Eek.....just ovulated for the first time after mmc and an ERPC, and I have to say I really knew about it! Didn't need OPK's to tell me about this one.

It really was quite painful....I often feel ov pain, but not like this.

Hubby keeps laughing (rotten devil - he'd be in bed with a hot water bottel if the shoe was on the other foot) and telling me to expect twins....he reckons its my bodies way of telling me its releasing a few eggs (please let him be wrong!)

Is it me, or have others experienced this too and does anyone know why?


----------



## samzi

I dont know but i think i have OV'd last few days as had lots of cm more than usual, and slight pains like cramp on one side.


----------



## Lyns

You'd know about this if you had....I always get mild Ov cramps and know what it is, but this was the type that actually has you partially doubled up for a few seconds and needed paracetamol (and a warm bath!)


----------



## samzi

Hrm, sorry i have no idea!


----------



## moomoo

I had the same, they told me its probably from being tender after the m/c..and if you had an erpc they tend to prod and poke you a bit i guess? X


----------



## KKSARAH

Yes am getting quite painful pains like OV pains but a little more painful but they keep moving from one side to the other, just got my darkest OPK this morning, but I thought that you should get your Positive OPK then get OV pains!!!

It's been 4 weeks today since my ERPC but my CM is all over the place one min its theres quite a bit the next it's nearly dry!!!

sxx


----------



## Rumpskin

I had this too Lyns, not sure why xxxx


----------



## Drazic<3

Sorry, i havent had this, just didnt want to read and run.
Hope your feeling better soon x


----------



## Omi

Hi Lyns, 

my only advice is always 'expect the unexpected' after a mc. The ov pains you describe is the ones i usually have, lol! Luckily its usually one or two looong, very strong cramps and then its over. But i do double over, however, having always had them this way i know it'll be over quickly.

At my last mc and ercp i had the opposite of you (?) i had no cramps at all straight after and it took a while for my good old cramp to come back. 

I do think however, things just simply change and sometimes they change for good or go back to normal after a while.

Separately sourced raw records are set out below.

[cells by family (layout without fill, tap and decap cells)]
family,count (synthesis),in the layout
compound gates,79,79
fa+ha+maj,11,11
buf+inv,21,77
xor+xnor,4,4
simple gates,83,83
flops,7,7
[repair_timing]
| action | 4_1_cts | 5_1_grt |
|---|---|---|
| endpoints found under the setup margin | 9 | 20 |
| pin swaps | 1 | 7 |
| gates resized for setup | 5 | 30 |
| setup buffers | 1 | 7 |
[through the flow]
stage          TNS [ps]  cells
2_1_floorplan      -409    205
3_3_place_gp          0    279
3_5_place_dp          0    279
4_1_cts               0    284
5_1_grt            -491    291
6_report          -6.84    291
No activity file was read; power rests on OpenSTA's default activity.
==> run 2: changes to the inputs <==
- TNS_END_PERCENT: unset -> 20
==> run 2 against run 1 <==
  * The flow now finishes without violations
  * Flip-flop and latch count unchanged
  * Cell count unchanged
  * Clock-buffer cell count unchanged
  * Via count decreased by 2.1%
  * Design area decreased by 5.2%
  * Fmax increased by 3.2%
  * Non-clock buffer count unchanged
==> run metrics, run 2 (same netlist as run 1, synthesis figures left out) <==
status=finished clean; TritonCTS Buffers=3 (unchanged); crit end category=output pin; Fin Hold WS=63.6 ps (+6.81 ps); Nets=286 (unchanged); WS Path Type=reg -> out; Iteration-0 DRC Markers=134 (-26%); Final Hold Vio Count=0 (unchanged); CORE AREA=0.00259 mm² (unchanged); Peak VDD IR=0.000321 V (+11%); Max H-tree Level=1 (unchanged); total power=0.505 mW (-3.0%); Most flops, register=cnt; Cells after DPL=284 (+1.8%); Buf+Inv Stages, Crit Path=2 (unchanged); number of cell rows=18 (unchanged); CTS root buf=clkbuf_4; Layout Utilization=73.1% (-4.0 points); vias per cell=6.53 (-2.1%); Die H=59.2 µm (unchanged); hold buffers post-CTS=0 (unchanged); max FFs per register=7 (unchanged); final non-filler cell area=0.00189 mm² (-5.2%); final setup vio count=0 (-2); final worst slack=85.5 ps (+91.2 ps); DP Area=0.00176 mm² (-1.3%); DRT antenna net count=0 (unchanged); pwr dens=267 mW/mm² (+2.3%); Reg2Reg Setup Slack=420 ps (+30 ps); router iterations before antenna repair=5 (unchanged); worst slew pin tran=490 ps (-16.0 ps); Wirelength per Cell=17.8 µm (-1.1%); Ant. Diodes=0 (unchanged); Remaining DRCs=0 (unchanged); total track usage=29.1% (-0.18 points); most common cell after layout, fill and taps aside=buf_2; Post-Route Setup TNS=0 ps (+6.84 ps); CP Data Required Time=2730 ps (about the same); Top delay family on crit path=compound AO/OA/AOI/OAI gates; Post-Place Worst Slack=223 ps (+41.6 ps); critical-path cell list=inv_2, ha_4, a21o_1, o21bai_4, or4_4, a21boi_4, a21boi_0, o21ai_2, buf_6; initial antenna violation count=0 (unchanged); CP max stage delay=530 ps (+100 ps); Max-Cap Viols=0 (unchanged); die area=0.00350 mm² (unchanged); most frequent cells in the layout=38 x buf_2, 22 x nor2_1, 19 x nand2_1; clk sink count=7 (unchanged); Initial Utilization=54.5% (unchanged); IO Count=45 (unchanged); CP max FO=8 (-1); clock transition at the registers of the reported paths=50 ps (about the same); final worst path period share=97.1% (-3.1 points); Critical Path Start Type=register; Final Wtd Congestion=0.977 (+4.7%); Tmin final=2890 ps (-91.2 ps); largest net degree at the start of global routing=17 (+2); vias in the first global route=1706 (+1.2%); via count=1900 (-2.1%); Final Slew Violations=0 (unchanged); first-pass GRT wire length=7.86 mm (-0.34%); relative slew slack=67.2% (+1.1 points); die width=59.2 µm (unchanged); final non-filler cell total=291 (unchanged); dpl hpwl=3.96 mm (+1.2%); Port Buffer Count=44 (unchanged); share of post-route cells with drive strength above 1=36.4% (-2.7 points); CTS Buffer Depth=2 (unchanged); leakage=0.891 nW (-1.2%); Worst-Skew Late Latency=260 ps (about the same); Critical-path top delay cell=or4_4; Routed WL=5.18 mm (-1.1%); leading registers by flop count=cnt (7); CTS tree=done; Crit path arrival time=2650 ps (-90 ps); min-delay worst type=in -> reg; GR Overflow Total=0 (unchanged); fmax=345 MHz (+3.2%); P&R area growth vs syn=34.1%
`config.mk`:
```
export PLATFORM = sky130hd
export DESIGN_NAME = isl_cell
export DESIGN_NICKNAME = d
export VERILOG_FILES = /design/src/hdl/isl_pkg.sv /design/src/hdl/isl_cell.sv
export SDC_FILE = /design/constraint.sdc
export NUM_CORES = 1
export LEC_CHECK = 0
export BUFFER_PORTS_ARGS = -buffer_cell sky130_fd_sc_hd__buf_2
export CORE_MARGIN = 10
export CORE_UTILIZATION = 47
export DETAILED_ROUTE_END_ITERATION = 8
export GPL_TIMING_DRIVEN = 0
export PLACE_DENSITY = 0.84
export SYNTH_ARGS = -nofsm -noshare
export SYNTH_HDL_FRONTEND = slang
export SYNTH_SLANG_ARGS = --single-unit
```
`constraint.sdc`:
```
create_clock -name clk -period 6.8 [get_ports clk]
set_clock_uncertainty 0.15 [all_clocks]
set_input_delay 0.68 -clock clk [delete_from_list [all_inputs] [get_ports clk]]
set_output_delay 0.68 -clock clk [all_outputs]
set_load 0.01 [all_outputs]
```
interface abp_out_if
    import abp_pkg::*;
();
    logic                          valid;
    logic                          ready;
    logic signed [SAMPLE_BITS-1:0] sample_out;
    logic                          block_end_out;

    modport source (output valid, output sample_out, output block_end_out, input ready);
    modport sink   (input valid, input sample_out, input block_end_out, output ready);
endinterface

### src/sv/abp_mac.sv
module abp_mac
    import abp_pkg::*;
(
    input  logic                        clk,
    input  logic                        rst_n,
    input  mac_ctrl_t                   ctrl,
    input  logic signed [COEF_BITS-1:0] coef,
    input  logic signed [OPND_BITS-1:0] opnd,
    output logic                        done,
    output logic signed [Q_BITS-1:0]    quot
);

    localparam logic signed [ACC_BITS-1:0] HALF = ACC_BITS'(1) << (FRAC_BITS - 1);

    logic [CSR_BITS-1:0]        csr_reg, csr_next;
    logic signed [OPND_BITS-1:0] opnd_reg, opnd_next;
    logic signed [ACC_BITS-1:0] acc_reg, acc_next;
    logic [CSR_BITS-1:0]        lo_reg, lo_next;
    logic [CNT_BITS-1:0]        cnt_reg, cnt_next;

    logic [DIGIT_BITS-1:0]       digit;
    logic                        last;
    logic signed [DIGIT_BITS:0]  digit_s;
    logic signed [PART_BITS-1:0] part;
    logic signed [ACC_BITS-1:0]  acc_sum;

    // top digit of the coefficient carries the sign, the rest are unsigned
    always_comb
    begin
        digit   = csr_reg[DIGIT_BITS-1:0];
        last    = (cnt_reg == CNT_BITS'(NUM_DIGITS - 1));
        digit_s = last ? {digit[DIGIT_BITS-1], digit} : {1'b0, digit};
        part    = digit_s * opnd_reg;
        acc_sum = acc_reg + ACC_BITS'(part);
    end

    assign done = (cnt_reg == CNT_BITS'(NUM_DIGITS));
    assign quot = {acc_reg, lo_reg[CSR_BITS-1:FRAC_BITS]};

    always_comb
    begin
        csr_next  = csr_reg;
        opnd_next = opnd_reg;
        acc_next  = acc_reg;
        lo_next   = lo_reg;
        cnt_next  = cnt_reg;
        if (ctrl.load)
        begin
            csr_next  = CSR_BITS'(coef);
            opnd_next = opnd;
            acc_next  = HALF;
            lo_next   = '0;
            cnt_next  = '0;
        end
        else if (ctrl.run && !done)
        begin
            csr_next = csr_reg >> DIGIT_BITS;
            acc_next = acc_sum >>> DIGIT_BITS;
            lo_next  = {acc_sum[DIGIT_BITS-1:0], lo_reg[CSR_BITS-1:DIGIT_BITS]};
            cnt_next = cnt_reg + CNT_BITS'(1);
        end
    end

    always_ff @(posedge clk or negedge rst_n)
    begin
        if (!rst_n)
            cnt_reg <= CNT_BITS'(NUM_DIGITS);
        else
            cnt_reg <= cnt_next;
    end

    always_ff @(posedge clk)
    begin
        csr_reg  <= csr_next;
        opnd_reg <= opnd_next;
        acc_reg  <= acc_next;
        lo_reg   <= lo_next;
    end

    a_cnt_bound: assert property (@(posedge clk) disable iff (!rst_n)
        cnt_reg <= CNT_BITS'(NUM_DIGITS))
        else $error("digit count out of range");

    a_load_restart: assert property (@(posedge clk) disable iff (!rst_n)
        ctrl.load |=> (cnt_reg == '0) && !done)
        else $error("load did not restart the multiplier");

    a_done_after_run: assert property (@(posedge clk) disable iff (!rst_n)
        $rose(done) |-> $past(ctrl.run))
        else $error("multiplier finished without running");

endmodule
**config.mk**
```make
export PLATFORM = sky130hd
export DESIGN_NAME = tagged_frame_receiver_xor_check
export DESIGN_NICKNAME = d
export VERILOG_FILES = /design/src/tfr_pkg.sv /design/src/tfr_shadow.sv /design/src/tagged_frame_receiver_xor_check.sv
export SDC_FILE = /design/constraint.sdc
export NUM_CORES = 1
export LEC_CHECK = 0
export BUFFER_PORTS_ARGS = -buffer_cell sky130_fd_sc_hd__buf_2
export CAP_MARGIN = 20
export CORE_MARGIN = 2
export CORE_UTILIZATION = 40
export CTS_CLUSTER_DIAMETER = 120
export DETAILED_ROUTE_END_ITERATION = 8
export HOLD_SLACK_MARGIN = 0.02
export PLACE_DENSITY = 0.57
export RECOVER_POWER = 50
export SYNTH_ARGS = -nofsm -noshare
export SYNTH_HDL_FRONTEND = slang
export SYNTH_HIERARCHICAL = 1
export SYNTH_SLANG_ARGS = --single-unit
```
**constraint.sdc**
```tcl
create_clock -name clk_i -period 4.5 [get_ports clk_i]
set_clock_uncertainty 0.15 [all_clocks]
set_input_delay 0.225 -clock clk_i [delete_from_list [all_inputs] [get_ports clk_i]]
set_output_delay 0.225 -clock clk_i [all_outputs]
set_load 0.01 [all_outputs]
```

As far as ov cramps and timings are concerned they can technically come before, during or after ov. I am a strong believer in us knowing our own bodies best, and due to having + opks after the cramp, i know i cramp before i ov :)

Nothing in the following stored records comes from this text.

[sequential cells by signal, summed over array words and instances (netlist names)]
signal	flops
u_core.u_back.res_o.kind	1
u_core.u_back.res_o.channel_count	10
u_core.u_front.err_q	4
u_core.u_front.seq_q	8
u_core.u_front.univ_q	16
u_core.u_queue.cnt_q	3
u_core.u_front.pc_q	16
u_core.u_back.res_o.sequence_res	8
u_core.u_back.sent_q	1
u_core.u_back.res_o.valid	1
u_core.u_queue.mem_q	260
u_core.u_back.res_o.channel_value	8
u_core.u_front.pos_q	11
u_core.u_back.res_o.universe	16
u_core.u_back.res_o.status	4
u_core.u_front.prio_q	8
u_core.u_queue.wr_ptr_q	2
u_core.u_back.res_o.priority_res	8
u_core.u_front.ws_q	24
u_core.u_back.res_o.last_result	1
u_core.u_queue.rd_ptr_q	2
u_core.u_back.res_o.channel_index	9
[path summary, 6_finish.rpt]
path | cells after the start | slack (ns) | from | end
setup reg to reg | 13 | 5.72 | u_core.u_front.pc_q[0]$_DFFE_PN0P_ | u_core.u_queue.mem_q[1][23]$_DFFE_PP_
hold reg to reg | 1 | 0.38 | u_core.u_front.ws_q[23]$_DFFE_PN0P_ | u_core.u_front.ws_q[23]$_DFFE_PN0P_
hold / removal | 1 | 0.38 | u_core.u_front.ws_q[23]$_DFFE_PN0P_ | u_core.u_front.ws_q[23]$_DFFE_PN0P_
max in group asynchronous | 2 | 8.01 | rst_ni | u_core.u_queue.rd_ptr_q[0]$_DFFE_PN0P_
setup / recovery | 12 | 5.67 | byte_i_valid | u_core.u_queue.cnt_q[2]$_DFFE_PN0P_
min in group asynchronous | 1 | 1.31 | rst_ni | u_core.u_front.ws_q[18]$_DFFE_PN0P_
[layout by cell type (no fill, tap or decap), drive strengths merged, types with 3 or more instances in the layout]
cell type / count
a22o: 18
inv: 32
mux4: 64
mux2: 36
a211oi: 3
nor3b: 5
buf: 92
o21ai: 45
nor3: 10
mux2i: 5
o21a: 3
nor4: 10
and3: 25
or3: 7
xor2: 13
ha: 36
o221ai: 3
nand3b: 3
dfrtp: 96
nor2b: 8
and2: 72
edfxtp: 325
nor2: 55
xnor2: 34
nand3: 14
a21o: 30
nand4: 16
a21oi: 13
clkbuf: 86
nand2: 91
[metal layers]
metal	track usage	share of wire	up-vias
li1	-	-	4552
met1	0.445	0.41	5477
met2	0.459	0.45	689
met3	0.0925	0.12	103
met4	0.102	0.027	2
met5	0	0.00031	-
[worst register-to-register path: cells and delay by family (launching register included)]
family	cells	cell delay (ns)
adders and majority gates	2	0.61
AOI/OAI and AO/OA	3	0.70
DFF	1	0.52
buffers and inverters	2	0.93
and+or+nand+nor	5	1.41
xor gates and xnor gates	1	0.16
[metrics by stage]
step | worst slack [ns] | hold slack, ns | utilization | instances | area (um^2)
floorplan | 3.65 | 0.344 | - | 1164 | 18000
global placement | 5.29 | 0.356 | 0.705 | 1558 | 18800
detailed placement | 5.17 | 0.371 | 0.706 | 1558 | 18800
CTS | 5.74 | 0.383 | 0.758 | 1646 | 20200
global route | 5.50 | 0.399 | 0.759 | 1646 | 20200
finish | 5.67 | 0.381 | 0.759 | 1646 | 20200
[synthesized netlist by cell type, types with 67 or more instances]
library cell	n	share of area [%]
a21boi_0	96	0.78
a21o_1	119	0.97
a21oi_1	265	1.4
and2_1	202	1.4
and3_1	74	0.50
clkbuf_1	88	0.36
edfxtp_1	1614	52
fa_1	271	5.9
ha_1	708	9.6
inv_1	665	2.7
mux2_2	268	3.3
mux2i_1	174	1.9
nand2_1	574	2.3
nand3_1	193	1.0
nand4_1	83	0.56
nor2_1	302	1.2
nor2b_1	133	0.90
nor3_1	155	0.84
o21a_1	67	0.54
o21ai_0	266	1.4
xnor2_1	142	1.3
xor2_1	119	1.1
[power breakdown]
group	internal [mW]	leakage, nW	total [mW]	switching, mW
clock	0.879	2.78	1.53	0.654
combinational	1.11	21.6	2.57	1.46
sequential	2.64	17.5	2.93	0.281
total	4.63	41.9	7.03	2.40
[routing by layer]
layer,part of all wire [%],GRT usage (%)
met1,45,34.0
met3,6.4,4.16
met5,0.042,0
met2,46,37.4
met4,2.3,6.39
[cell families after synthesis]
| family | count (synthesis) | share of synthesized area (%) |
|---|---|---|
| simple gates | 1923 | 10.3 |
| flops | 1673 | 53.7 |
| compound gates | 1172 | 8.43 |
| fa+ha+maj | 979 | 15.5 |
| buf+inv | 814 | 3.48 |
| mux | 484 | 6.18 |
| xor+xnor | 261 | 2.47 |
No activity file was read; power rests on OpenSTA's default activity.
$ cat config.mk
export PLATFORM = sky130hd
export DESIGN_NAME = uht_hash
export DESIGN_NICKNAME = d
export VERILOG_FILES = /design/src/rtl/uht_pkg.sv /design/src/rtl/uht_hash.sv
export SDC_FILE = /design/constraint.sdc
export NUM_CORES = 1
export LEC_CHECK = 0
export BUFFER_PORTS_ARGS = -buffer_cell sky130_fd_sc_hd__buf_4
export CORE_MARGIN = 10
export CORE_UTILIZATION = 45
export CTS_CLUSTER_SIZE = 16
export DETAILED_ROUTE_END_ITERATION = 10
export PLACE_DENSITY = 0.7
export SLEW_MARGIN = 20
export SYNTH_ARGS = -nofsm -noshare
export SYNTH_HDL_FRONTEND = slang
export SYNTH_SLANG_ARGS = --single-unit
$ cat constraint.sdc
create_clock -name clk_i -period 7.9 [get_ports clk_i]
set_input_delay 1.58 -clock clk_i [delete_from_list [all_inputs] [get_ports clk_i]]
set_output_delay 1.58 -clock clk_i [all_outputs]
set_load 0.005 [all_outputs]
$ cat src/rtl/uht_pkg.sv
// Shared types and constants of the IPv4 hash table unit.
`default_nettype none

package uht_pkg;

  localparam int BUCKETS   = 257;
  localparam int BUCKET_W  = 9;
  localparam int ADDR_W    = 32;
  localparam int WEIGHT_W  = 9;
  localparam int OCTETS    = 4;
  localparam int PROD_W    = 17;
  localparam int ACC_W     = 20;
  localparam int KIND_W    = 2;
  localparam int STATUS_W  = 2;
  localparam int REG_IDX_W = 2;
  localparam int COUNT_W   = 32;
  localparam int LONG_W    = 4;

  localparam logic [BUCKET_W-1:0] HASH_MODULUS = 9'd257;

  // Operation codes; the unused code behaves as a lookup.
  localparam logic [KIND_W-1:0] KIND_INSERT = 2'd0;
  localparam logic [KIND_W-1:0] KIND_REMOVE = 2'd1;
  localparam logic [KIND_W-1:0] KIND_LOOKUP = 2'd2;

  localparam logic [STATUS_W-1:0] ST_OK     = 2'd0;
  localparam logic [STATUS_W-1:0] ST_DUP    = 2'd1;
  localparam logic [STATUS_W-1:0] ST_ABSENT = 2'd2;
  localparam logic [STATUS_W-1:0] ST_FULL   = 2'd3;

  localparam logic [REG_IDX_W-1:0] REG_WEIGHT_FOUR  = 2'd0;
  localparam logic [REG_IDX_W-1:0] REG_WEIGHT_THREE = 2'd1;
  localparam logic [REG_IDX_W-1:0] REG_WEIGHT_TWO   = 2'd2;
  localparam logic [REG_IDX_W-1:0] REG_WEIGHT_ONE   = 2'd3;

  localparam logic [WEIGHT_W-1:0] WEIGHT_FOUR_RST  = 9'd10;
  localparam logic [WEIGHT_W-1:0] WEIGHT_THREE_RST = 9'd89;
  localparam logic [WEIGHT_W-1:0] WEIGHT_TWO_RST   = 9'd210;
  localparam logic [WEIGHT_W-1:0] WEIGHT_ONE_RST   = 9'd162;

  typedef logic [WEIGHT_W-1:0] weight_t;

  typedef struct packed {
    logic                done;
    logic [BUCKET_W-1:0] bucket;
  } hash_res_t;

  typedef enum logic [1:0] {
    H_IDLE,
    H_MUL,
    H_LAST,
    H_MOD
  } hash_state_e;

  typedef enum logic [2:0] {
    S_CLEAR,
    S_IDLE,
    S_HASH,
    S_WALK,
    S_WB
  } top_state_e;

endpackage

`default_nettype wire

$ cat src/rtl/uht_hash.sv
// Iterative weighted octet sum with a shared multiplier and mod 257 fold.
`default_nettype none

module uht_hash
  import uht_pkg::*;
(
  input  wire logic              clk_i,
  input  wire logic              rst_ni,
  input  wire logic              start_i,
  input  wire logic [ADDR_W-1:0] addr_i,
  input  wire weight_t           weight_i [OCTETS],
  output hash_res_t              res_o
);

  hash_state_e         state_q, state_d;
  logic [1:0]          oct_q;
  logic [PROD_W-1:0]   prod_q;
  logic [ACC_W-1:0]    acc_q;
  logic [BUCKET_W-1:0] bucket_q;
  logic                done_q;
  logic [PROD_W-1:0]   prod;
  logic [7:0]          octet;

  // 256 is -1 mod 257: fold x = h1*65536 + h0*256 + l into l - h0 + h1.
  function automatic logic [BUCKET_W-1:0] mod257(input logic [ACC_W-1:0] x);
    logic [9:0] t;
    t = 10'(x[7:0]) + 10'(x[19:16]) + 10'(HASH_MODULUS) - 10'(x[15:8]);
    if (t >= 10'(2 * 257)) begin
      t = t - 10'(2 * 257);
    end else if (t >= 10'(HASH_MODULUS)) begin
      t = t - 10'(HASH_MODULUS);
    end
    return t[BUCKET_W-1:0];
  endfunction

  assign octet = addr_i[8*oct_q +: 8];
  assign prod  = PROD_W'(weight_i[oct_q]) * PROD_W'(octet);

  always_comb begin
    state_d = state_q;
    case (state_q)
      H_IDLE:  if (start_i) state_d = H_MUL;
      H_MUL:   if (oct_q == 2'd3) state_d = H_LAST;
      H_LAST:  state_d = H_MOD;
      H_MOD:   state_d = H_IDLE;
      default: state_d = H_IDLE;
    endcase
  end

  always_ff @(posedge clk_i or negedge rst_ni) begin
    if (!rst_ni) begin
      state_q <= H_IDLE;
      oct_q   <= '0;
      done_q  <= 1'b0;
    end else begin
      state_q <= state_d;
      done_q  <= (state_q == H_MOD);
      if (state_q == H_IDLE) begin
        oct_q <= '0;
      end else if (state_q == H_MUL) begin
        oct_q <= oct_q + 2'd1;
      end
    end
  end

  always_ff @(posedge clk_i) begin
    case (state_q)
      H_IDLE: acc_q <= '0;
      H_MUL: begin
        prod_q <= prod;
        if (oct_q != 2'd0) acc_q <= acc_q + ACC_W'(prod_q);
      end
      H_LAST:  acc_q <= acc_q + ACC_W'(prod_q);
      H_MOD:   bucket_q <= mod257(acc_q);
      default: ;
    endcase
  end

  assign res_o.done   = done_q;
  assign res_o.bucket = bucket_q;

endmodule

`default_nettype wire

Im currently getting a fade in on opk's and ewcm every day. I suspect i'll ov tomorrow. I did have some twitching in my left ovary last night which is the opposite of what i normally have..or at least had for the last 2 months.

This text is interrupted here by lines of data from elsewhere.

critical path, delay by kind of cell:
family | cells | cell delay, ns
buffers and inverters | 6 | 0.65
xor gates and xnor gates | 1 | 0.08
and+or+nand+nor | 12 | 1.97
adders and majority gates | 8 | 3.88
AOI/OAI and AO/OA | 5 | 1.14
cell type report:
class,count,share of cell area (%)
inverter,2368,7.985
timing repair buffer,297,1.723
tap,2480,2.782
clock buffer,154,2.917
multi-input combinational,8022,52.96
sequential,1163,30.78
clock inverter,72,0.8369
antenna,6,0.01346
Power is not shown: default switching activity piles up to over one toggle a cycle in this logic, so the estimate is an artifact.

Anywhoo..good luck, ladies! :)


----------



## Hopeful3rd

Hi Lyns

I had a m/c aug 1st this year (2010) at 11 wks. I had a d an c.
Got my first period sept 4th - very heavy. Then when i ovulated 2 weeks later i was in immense pain. I never experienced ovulation pain before this. The pain is so bad i can't stand up straight and have to take 2 nurofen immediately!
I have now ovulated oct and nov with terrible pains but this month (about a week ago) no pain...very strange...
I am mum of two girls (4 and 2 in April 2011) but desp for my final baby...
How are you getting on?
Has anyone else experienced this pain after an m/c?

Thanks!


----------



## kathy04

Hiya, i had an mc in september 2010, since then ovulation pains have been getting progressively worse each month and now have pain straight after end of period for 2 days now. i think its just our bodies reacting to the trauma physically as well as emotionally. any ideas ladies. kathy.


----------



## Lazy Leo

Hiya, so sorry for your loss and pain. I hope you find some comfort. 

I just wante to point out in case you hadn't noticed, this thread was originally posted back in 2008. Obviously the pain is still relevant to everyone, but just in case you are looking for a reply from the OP. :hugs:


----------



## amalka

Hi everyone,
l had a mc just before christmas. l am now experiencing pain strong too. l think l might be ovulating too. l had a natural mc so just worry little about infection as they told me on last scan that they can still see fresh bleeding although my bleeding stopped. l hope it's only ovulation pain. Sorry for your lost. l hope you will get positive test soon. x


----------



## ItIsntEasy

I'm so glad u said this. I had Erpc 6 weeks ago and think I have had a period since (it was only 5 days after my bleeding from the op stopped). Anyway, I'm pretty sure I'm ovulating now but the pain is quite a lot and I never normally get it. Feels like I'm about to come on mixed with a constipation and bloatedness. I was a bit worried but so glad other women have had it to. Maybe it's something to do with what we've been through recently. 
My hubby and me had sex this morning so fingers crossed! I do worry it could b a bit soon but I so want to be a mum. Good luck to u girls too x


----------